Stephanie Zacharek, TIME

I can hear what some of you are thinking: This movie is just two-hours-plus of men talking; who wants to watch that? I, too, dread movies about talking men, but the “Trial of the Chicago 7” won me over in its first, fleet 10 minutes. In places, it’s unapologetically charming, particularly when it focuses on Hoffman and his sidekick, Jerry Rubin.

A.A. Dowd, The A.V. Club

Ultimately, Sorkin seems less interested in the actual politics of any of his seven than in the way their flipped bird to the establishment facilitates his own taste for zingers, clever comebacks, and grandstanding. Parallels to the present aside, “Trial Of The Chicago 7” is ultimately more timeless than timely in its flaws and conventions. Which is to say that some things sadly never go out of fashion, like perversions of justice and eleventh hour surprise witnesses in legal dramas.

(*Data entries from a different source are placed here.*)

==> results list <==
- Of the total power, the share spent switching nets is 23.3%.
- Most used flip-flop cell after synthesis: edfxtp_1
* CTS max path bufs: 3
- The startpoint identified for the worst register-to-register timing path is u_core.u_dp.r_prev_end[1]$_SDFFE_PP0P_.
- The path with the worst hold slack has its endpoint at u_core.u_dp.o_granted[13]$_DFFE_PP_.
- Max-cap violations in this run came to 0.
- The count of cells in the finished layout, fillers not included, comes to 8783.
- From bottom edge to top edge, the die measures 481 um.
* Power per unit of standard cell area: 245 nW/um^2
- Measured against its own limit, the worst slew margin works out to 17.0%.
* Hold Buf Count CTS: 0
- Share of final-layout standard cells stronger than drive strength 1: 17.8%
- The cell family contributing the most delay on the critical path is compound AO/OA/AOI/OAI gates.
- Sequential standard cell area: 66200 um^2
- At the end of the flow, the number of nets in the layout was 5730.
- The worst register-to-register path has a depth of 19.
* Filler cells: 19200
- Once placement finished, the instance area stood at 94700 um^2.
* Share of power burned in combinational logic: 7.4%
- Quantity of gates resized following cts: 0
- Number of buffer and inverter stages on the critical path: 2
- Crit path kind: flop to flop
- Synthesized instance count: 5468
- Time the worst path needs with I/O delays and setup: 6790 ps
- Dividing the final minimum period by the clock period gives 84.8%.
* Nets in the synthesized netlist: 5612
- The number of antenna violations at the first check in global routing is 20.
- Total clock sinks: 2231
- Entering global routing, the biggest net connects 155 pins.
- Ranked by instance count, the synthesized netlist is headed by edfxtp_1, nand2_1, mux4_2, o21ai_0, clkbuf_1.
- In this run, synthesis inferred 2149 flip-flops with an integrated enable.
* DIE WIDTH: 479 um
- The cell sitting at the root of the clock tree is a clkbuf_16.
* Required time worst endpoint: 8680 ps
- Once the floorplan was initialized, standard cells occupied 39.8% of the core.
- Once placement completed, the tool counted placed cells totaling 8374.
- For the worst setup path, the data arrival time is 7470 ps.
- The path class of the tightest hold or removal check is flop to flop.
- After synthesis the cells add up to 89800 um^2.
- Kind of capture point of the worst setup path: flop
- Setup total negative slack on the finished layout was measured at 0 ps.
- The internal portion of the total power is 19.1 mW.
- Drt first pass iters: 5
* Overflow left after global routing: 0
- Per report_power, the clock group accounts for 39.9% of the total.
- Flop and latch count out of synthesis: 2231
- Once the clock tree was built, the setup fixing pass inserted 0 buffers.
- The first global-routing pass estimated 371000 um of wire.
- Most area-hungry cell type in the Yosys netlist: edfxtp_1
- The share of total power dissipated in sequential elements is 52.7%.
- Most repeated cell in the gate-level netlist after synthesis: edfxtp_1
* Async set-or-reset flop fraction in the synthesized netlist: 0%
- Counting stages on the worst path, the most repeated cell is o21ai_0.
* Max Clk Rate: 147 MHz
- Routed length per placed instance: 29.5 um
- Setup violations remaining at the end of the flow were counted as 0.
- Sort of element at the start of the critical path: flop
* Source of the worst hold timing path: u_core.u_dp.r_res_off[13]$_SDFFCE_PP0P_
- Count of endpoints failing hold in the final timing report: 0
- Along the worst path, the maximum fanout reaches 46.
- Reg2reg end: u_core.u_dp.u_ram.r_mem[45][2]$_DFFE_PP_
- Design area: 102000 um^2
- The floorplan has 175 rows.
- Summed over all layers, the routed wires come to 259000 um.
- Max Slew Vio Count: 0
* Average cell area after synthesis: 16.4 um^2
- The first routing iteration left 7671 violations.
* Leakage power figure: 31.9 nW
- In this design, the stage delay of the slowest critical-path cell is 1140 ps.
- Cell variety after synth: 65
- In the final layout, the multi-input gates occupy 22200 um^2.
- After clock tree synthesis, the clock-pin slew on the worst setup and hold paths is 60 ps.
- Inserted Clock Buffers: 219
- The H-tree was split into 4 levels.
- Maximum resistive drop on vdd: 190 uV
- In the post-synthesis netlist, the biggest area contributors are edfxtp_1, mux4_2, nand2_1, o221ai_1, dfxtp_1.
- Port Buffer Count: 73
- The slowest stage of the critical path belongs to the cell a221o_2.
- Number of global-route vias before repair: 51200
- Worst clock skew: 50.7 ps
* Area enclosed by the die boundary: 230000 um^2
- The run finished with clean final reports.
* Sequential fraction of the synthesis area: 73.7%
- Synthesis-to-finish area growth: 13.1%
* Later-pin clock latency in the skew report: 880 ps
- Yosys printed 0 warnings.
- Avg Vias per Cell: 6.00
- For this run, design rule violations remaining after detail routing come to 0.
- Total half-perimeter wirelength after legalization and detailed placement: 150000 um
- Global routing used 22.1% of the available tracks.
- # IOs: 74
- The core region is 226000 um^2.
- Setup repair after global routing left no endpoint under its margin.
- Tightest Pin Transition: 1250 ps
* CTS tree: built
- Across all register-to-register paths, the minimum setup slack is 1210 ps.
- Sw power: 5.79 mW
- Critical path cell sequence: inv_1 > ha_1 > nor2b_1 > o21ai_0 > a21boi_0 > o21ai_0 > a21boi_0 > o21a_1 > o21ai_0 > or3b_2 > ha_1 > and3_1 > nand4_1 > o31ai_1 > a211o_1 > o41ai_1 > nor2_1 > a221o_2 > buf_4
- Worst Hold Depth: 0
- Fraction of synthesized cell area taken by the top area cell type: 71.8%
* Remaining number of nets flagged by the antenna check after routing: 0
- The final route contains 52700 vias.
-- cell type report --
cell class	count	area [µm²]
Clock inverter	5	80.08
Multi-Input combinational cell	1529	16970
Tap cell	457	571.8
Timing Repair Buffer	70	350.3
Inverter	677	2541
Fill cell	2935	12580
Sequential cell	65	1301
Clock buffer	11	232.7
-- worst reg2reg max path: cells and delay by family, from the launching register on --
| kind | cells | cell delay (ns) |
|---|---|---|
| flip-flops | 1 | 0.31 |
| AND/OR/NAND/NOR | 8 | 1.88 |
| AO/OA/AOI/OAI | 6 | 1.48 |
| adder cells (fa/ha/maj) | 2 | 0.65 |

Richard Roeper, Chicago Sun Times

Certain events are rearranged from the factual timelines, and yes, “The Trial of the Chicago 7” exercises poetic license. This is not a documentary; it’s a dramatization of events that resonates with great power while containing essential truths, and it’s one of the best movies of the year.

Eric Kohn, Indiewire

“The Trial of the Chicago 7” isn’t a deep-dive into the Chicago 7 drama, nor even particularly deep in its sociopolitical critique. With its blaring score and breathless chatter about miscarriages of justice, the pace is downright algorithmic. But if you’re going to make an old-school courtroom drama with decades of precedent behind you, there are few more effective vessels.

Brian Tallerico, RogerEbert.com

It is meant to spark conversation about how far we’ve come since the riots of 1968 and subsequent trial in Chicago of the men accused of conspiring to provoke violence in the streets. And it is an accomplished ensemble piece, thick with great performances pushing for space in the same frame. The weight of the subject matter combined with the intensity of the acting here will be more than enough for some people, and I expect a few awards-giving bodies, but I couldn’t shake the feeling that it all felt a little too refined and manufactured. That Sorkin sense that everyone knows exactly what to say and do in any given situation, even as they express doubt with perfect diction and vocabulary, fits perfectly for a story like the invention of Facebook in “The Social Network” or even the birth of Apple in “Steve Jobs,” but the protest movement and the government’s attempt to quell it should be more organic than this film ever even flirts with being. It looks and sounds great, but should it?